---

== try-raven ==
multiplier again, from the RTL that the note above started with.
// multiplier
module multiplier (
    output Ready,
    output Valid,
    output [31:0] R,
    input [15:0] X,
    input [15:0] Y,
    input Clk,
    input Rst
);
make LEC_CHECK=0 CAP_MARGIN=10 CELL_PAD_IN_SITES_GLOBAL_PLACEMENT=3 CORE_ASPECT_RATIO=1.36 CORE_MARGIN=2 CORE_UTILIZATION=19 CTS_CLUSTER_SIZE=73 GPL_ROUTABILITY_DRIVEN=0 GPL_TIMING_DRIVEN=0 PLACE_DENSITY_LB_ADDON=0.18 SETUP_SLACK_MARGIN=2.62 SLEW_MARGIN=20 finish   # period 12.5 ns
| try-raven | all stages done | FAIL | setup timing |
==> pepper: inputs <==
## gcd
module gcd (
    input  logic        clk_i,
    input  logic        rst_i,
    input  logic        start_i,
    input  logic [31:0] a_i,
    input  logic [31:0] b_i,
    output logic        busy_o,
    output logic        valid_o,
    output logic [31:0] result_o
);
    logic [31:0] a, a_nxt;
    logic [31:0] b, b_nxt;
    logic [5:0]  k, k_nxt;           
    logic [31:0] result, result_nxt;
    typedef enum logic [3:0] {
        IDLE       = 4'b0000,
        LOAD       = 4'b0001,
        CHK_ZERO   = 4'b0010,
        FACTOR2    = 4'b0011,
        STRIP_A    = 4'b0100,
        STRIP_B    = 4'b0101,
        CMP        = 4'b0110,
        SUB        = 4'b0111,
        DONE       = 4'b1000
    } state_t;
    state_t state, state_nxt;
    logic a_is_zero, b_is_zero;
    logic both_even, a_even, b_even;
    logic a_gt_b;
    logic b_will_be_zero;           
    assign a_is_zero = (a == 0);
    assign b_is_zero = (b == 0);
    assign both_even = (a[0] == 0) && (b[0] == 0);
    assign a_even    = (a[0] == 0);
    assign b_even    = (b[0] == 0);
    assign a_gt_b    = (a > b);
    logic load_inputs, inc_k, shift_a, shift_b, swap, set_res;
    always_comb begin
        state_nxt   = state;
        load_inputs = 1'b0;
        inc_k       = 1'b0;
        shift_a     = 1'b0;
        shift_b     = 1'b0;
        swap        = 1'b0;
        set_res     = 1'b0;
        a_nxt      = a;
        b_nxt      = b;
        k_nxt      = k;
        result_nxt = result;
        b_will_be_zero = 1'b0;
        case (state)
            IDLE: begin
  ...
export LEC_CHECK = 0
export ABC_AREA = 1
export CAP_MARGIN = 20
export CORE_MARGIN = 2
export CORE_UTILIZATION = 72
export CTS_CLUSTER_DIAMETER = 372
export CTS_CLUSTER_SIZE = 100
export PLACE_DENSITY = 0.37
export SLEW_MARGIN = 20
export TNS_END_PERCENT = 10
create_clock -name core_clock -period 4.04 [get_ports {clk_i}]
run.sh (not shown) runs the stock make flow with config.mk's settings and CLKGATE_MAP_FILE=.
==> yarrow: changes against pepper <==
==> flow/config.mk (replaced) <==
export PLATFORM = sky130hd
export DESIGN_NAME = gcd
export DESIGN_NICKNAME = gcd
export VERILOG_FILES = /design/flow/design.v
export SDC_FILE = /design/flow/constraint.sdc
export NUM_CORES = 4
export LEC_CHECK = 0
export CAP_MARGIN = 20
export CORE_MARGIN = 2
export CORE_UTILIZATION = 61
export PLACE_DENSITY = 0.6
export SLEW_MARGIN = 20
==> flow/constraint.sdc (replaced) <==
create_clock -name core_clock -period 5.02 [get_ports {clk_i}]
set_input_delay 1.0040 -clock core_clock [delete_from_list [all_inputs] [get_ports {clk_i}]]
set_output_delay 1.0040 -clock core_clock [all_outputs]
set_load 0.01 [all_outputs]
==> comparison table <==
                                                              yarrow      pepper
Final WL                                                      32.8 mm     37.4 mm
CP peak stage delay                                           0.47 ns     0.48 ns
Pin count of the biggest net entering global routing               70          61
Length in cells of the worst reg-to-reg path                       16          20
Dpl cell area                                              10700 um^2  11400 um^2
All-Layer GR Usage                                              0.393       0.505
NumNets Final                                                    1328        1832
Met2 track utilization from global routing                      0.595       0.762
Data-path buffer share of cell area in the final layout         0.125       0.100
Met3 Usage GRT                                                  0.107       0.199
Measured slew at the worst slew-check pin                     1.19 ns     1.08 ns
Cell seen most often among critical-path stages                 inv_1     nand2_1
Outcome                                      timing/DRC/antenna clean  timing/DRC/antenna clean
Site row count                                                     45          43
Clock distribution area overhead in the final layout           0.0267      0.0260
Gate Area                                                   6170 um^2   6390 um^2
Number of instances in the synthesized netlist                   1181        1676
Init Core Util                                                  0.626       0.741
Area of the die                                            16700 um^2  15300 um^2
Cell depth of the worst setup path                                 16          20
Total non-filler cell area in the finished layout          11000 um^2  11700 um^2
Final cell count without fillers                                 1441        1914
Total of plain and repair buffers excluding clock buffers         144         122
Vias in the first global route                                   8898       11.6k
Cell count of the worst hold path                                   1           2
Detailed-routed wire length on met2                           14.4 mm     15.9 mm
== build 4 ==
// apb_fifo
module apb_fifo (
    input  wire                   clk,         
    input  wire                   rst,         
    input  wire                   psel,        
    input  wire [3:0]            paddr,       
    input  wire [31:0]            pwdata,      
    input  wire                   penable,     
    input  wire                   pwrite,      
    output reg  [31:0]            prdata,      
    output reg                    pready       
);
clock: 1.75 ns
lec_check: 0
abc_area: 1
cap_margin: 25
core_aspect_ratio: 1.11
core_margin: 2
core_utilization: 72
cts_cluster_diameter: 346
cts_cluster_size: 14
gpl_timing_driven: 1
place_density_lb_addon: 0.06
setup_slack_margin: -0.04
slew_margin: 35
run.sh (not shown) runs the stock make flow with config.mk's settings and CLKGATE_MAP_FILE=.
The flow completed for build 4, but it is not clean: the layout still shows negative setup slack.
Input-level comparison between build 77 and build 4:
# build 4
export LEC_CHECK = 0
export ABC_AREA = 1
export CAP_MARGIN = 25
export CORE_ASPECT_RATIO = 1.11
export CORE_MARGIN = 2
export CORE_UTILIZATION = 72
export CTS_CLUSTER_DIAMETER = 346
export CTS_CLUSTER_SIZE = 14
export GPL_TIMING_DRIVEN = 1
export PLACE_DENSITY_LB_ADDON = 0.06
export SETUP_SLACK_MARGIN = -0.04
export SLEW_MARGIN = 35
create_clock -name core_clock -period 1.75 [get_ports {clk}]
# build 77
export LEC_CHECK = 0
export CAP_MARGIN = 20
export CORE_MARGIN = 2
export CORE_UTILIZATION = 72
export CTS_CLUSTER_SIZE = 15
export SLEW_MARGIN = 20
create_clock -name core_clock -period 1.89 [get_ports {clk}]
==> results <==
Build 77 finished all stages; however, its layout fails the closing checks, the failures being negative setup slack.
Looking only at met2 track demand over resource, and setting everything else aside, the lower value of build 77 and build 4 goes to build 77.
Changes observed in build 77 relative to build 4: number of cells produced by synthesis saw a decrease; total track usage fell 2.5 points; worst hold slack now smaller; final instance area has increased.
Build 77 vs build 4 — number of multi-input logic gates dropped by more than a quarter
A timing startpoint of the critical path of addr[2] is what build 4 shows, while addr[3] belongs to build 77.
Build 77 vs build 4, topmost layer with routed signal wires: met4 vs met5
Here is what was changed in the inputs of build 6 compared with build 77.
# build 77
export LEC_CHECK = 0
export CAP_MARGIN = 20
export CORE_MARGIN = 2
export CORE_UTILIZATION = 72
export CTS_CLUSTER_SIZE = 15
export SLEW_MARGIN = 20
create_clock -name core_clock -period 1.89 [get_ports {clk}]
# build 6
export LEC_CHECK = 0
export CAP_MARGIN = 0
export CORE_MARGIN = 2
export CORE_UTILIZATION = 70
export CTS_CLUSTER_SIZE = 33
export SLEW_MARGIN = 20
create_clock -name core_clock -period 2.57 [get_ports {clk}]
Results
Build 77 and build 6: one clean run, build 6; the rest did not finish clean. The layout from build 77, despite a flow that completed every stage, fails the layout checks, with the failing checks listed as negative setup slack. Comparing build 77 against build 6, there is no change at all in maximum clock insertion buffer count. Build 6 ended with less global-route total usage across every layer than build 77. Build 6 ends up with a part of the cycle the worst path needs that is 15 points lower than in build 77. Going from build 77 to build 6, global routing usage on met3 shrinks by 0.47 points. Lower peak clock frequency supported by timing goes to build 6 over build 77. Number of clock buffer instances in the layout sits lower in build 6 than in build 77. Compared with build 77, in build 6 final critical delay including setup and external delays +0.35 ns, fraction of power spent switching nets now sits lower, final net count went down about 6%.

* * *

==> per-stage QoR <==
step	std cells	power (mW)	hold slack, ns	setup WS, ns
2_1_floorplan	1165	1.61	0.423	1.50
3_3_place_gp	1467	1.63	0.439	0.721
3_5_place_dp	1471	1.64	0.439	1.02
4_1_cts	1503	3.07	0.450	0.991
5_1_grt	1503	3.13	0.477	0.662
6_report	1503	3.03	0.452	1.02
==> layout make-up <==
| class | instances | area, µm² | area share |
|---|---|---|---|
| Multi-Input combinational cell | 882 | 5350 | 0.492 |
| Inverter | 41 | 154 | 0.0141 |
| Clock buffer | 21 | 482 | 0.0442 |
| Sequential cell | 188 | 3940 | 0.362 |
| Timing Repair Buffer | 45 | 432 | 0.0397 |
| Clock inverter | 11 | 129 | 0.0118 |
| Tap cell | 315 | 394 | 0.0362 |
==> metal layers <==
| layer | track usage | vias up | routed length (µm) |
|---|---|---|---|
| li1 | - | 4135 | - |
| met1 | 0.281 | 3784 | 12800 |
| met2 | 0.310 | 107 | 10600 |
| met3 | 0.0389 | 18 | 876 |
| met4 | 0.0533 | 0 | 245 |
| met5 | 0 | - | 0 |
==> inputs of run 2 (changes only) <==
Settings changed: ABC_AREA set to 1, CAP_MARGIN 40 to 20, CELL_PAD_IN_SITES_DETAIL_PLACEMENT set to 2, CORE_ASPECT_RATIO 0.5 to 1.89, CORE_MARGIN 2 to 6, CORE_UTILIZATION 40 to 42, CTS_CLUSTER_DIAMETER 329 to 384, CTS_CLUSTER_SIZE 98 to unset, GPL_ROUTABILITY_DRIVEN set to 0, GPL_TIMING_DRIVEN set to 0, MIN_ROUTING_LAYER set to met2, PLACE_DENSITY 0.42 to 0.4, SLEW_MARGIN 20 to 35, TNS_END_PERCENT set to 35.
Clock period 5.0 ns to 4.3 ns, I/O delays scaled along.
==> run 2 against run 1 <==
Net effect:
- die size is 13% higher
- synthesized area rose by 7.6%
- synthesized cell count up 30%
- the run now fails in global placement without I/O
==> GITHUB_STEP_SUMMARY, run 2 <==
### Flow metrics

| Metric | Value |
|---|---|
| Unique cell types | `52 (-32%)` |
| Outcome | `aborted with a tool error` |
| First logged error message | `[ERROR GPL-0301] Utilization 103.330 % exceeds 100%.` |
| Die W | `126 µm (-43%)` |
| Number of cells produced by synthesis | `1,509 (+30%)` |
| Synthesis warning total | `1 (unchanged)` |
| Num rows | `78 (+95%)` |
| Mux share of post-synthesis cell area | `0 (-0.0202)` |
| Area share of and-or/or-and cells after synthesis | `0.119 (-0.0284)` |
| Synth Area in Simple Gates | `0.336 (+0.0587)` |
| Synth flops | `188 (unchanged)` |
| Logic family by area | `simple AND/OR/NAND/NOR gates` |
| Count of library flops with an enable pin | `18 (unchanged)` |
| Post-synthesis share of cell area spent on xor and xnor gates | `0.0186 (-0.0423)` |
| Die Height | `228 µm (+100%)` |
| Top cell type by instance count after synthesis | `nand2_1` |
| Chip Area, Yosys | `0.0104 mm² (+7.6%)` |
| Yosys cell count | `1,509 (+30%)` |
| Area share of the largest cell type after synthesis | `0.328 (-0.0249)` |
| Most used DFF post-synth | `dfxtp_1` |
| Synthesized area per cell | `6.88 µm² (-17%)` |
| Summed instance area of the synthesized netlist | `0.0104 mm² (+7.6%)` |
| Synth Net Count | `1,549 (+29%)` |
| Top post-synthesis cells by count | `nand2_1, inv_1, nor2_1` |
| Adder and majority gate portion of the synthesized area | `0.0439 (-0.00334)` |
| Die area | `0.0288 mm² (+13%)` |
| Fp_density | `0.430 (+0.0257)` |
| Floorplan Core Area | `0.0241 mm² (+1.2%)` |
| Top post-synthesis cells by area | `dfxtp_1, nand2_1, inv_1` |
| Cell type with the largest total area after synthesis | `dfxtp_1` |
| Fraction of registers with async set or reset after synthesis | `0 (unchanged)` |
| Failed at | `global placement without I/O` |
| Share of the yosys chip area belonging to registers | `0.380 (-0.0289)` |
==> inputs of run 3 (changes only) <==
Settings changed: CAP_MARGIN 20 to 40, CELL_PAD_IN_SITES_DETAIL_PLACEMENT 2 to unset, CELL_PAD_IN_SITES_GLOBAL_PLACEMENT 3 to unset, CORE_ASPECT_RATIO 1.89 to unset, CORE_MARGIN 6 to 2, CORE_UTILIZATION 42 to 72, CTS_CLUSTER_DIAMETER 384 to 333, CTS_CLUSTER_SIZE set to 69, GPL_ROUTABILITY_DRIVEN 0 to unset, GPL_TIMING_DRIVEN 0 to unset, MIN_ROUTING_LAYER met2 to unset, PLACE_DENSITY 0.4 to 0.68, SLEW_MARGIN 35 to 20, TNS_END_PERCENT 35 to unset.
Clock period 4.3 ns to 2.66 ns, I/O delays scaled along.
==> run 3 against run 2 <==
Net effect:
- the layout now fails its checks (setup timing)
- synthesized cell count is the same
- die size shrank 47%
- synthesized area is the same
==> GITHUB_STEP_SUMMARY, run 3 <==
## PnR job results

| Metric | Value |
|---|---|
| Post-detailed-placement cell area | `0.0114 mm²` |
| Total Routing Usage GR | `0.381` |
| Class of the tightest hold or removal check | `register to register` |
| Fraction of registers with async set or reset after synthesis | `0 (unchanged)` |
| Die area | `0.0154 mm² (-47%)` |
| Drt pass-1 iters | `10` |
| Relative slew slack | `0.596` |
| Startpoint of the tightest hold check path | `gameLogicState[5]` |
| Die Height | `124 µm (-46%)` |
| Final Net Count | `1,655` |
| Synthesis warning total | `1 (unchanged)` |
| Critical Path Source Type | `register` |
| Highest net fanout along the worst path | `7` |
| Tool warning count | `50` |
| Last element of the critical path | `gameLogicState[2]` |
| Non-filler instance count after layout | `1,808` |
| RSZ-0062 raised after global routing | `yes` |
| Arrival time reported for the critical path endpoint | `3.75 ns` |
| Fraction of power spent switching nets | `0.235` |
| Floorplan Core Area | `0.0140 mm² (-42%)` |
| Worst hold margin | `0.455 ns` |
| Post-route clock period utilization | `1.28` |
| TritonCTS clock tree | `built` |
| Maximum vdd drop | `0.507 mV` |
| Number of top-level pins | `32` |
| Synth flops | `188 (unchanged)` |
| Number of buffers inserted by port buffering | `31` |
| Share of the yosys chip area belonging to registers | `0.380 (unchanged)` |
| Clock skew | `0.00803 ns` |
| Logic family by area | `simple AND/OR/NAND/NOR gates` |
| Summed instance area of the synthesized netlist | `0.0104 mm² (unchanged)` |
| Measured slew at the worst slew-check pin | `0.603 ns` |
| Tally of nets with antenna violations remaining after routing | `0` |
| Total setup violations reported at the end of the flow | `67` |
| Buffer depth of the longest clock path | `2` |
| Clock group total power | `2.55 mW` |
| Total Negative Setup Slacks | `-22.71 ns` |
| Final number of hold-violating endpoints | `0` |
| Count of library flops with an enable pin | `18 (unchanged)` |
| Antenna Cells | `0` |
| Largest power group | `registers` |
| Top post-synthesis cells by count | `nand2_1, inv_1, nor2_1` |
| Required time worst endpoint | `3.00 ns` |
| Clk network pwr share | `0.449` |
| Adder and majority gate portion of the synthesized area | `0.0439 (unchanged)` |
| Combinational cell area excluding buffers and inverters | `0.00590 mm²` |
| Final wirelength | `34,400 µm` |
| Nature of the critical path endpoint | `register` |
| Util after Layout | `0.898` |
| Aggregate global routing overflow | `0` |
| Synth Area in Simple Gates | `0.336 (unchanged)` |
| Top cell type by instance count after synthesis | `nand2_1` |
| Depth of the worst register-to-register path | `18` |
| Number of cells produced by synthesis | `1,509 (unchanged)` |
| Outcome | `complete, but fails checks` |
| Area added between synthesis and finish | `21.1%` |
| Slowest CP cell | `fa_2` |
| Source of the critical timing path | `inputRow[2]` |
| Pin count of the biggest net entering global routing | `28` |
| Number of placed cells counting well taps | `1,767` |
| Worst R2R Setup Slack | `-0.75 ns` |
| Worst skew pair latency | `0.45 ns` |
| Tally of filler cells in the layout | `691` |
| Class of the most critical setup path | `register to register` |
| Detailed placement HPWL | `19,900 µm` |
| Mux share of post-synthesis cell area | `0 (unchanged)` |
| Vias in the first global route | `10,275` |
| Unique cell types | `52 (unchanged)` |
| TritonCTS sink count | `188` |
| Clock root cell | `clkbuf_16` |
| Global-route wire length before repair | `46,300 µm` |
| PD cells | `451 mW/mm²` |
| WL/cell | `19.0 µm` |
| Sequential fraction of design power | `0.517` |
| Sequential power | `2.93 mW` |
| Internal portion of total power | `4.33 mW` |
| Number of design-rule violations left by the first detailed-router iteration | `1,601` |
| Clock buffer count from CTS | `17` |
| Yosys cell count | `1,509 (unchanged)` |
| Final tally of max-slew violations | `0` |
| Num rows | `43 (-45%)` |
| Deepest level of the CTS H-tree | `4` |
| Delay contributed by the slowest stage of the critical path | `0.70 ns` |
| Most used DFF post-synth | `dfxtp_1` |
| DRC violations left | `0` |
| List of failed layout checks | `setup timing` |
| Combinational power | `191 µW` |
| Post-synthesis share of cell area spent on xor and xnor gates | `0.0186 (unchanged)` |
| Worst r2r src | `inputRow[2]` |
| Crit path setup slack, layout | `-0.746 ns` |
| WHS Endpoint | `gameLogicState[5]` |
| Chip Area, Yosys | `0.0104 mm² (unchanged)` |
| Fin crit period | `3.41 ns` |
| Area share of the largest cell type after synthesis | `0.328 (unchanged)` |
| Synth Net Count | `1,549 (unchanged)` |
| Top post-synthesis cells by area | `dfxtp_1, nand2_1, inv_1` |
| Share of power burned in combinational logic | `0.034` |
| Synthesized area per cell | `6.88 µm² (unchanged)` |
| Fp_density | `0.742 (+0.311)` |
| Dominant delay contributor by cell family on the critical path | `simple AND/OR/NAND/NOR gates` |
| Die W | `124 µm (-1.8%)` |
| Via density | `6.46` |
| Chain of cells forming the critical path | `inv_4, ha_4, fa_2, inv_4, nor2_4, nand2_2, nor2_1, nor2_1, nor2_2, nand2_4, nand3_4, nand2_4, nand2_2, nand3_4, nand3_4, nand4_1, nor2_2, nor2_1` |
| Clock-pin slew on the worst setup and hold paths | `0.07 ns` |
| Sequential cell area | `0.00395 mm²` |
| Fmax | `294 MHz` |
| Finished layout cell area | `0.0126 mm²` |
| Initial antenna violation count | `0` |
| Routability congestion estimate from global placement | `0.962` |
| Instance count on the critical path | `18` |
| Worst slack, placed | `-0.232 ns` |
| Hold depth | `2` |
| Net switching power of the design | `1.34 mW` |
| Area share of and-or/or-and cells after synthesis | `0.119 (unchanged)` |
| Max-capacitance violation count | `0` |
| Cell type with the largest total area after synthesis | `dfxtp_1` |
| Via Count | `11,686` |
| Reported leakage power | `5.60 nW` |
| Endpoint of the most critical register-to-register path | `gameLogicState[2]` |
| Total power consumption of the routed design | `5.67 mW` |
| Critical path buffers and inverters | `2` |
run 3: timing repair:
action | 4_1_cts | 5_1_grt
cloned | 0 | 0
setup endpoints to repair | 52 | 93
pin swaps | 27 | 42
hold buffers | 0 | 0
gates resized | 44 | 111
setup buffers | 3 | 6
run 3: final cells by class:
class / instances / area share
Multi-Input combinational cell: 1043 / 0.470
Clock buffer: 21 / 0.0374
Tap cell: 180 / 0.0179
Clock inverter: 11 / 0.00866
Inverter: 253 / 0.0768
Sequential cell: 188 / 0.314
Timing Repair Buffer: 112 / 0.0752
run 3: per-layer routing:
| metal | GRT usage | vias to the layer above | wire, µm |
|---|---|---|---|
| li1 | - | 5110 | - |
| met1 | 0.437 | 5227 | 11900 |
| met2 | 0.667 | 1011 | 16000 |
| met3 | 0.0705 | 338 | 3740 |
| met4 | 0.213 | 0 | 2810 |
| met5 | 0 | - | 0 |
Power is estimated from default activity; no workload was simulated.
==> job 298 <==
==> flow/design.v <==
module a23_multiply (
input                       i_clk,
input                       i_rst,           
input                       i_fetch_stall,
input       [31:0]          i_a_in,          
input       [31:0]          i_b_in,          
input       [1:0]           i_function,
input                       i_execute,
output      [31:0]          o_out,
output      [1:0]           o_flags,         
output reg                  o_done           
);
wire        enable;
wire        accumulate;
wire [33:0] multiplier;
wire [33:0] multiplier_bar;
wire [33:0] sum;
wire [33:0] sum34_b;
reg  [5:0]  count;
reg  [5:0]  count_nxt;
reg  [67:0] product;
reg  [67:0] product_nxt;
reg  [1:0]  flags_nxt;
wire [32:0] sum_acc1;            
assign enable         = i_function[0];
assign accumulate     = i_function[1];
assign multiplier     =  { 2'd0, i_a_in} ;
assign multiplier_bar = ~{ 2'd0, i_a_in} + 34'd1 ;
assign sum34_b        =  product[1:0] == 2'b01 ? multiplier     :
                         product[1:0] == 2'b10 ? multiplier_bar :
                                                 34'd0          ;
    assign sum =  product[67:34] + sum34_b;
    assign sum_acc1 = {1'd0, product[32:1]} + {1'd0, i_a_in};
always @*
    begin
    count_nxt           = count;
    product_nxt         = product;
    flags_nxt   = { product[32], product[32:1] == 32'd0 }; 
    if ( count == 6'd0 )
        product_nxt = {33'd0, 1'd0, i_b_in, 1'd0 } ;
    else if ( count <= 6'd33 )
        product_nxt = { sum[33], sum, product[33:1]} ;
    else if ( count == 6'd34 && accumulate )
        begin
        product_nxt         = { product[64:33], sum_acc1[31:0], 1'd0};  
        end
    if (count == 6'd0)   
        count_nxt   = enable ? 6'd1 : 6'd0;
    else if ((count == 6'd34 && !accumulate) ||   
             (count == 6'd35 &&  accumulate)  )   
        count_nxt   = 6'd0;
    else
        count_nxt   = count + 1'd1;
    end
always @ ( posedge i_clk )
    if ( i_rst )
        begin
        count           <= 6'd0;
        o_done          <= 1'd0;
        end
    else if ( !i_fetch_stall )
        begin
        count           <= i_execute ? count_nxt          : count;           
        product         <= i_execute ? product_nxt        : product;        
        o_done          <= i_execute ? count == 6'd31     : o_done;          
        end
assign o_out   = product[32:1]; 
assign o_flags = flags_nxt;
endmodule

▶ **Task item**:
Would you print exactly and only the lines of the material above that run from the line with "area share |" through the line with "107 | 10600 |", both included?

▶ **Result below**:
| class | instances | area, µm² | area share |
|---|---|---|---|
| Multi-Input combinational cell | 882 | 5350 | 0.492 |
| Inverter | 41 | 154 | 0.0141 |
| Clock buffer | 21 | 482 | 0.0442 |
| Sequential cell | 188 | 3940 | 0.362 |
| Timing Repair Buffer | 45 | 432 | 0.0397 |
| Clock inverter | 11 | 129 | 0.0118 |
| Tap cell | 315 | 394 | 0.0362 |
==> metal layers <==
| layer | track usage | vias up | routed length (µm) |
|---|---|---|---|
| li1 | - | 4135 | - |
| met1 | 0.281 | 3784 | 12800 |
| met2 | 0.310 | 107 | 10600 |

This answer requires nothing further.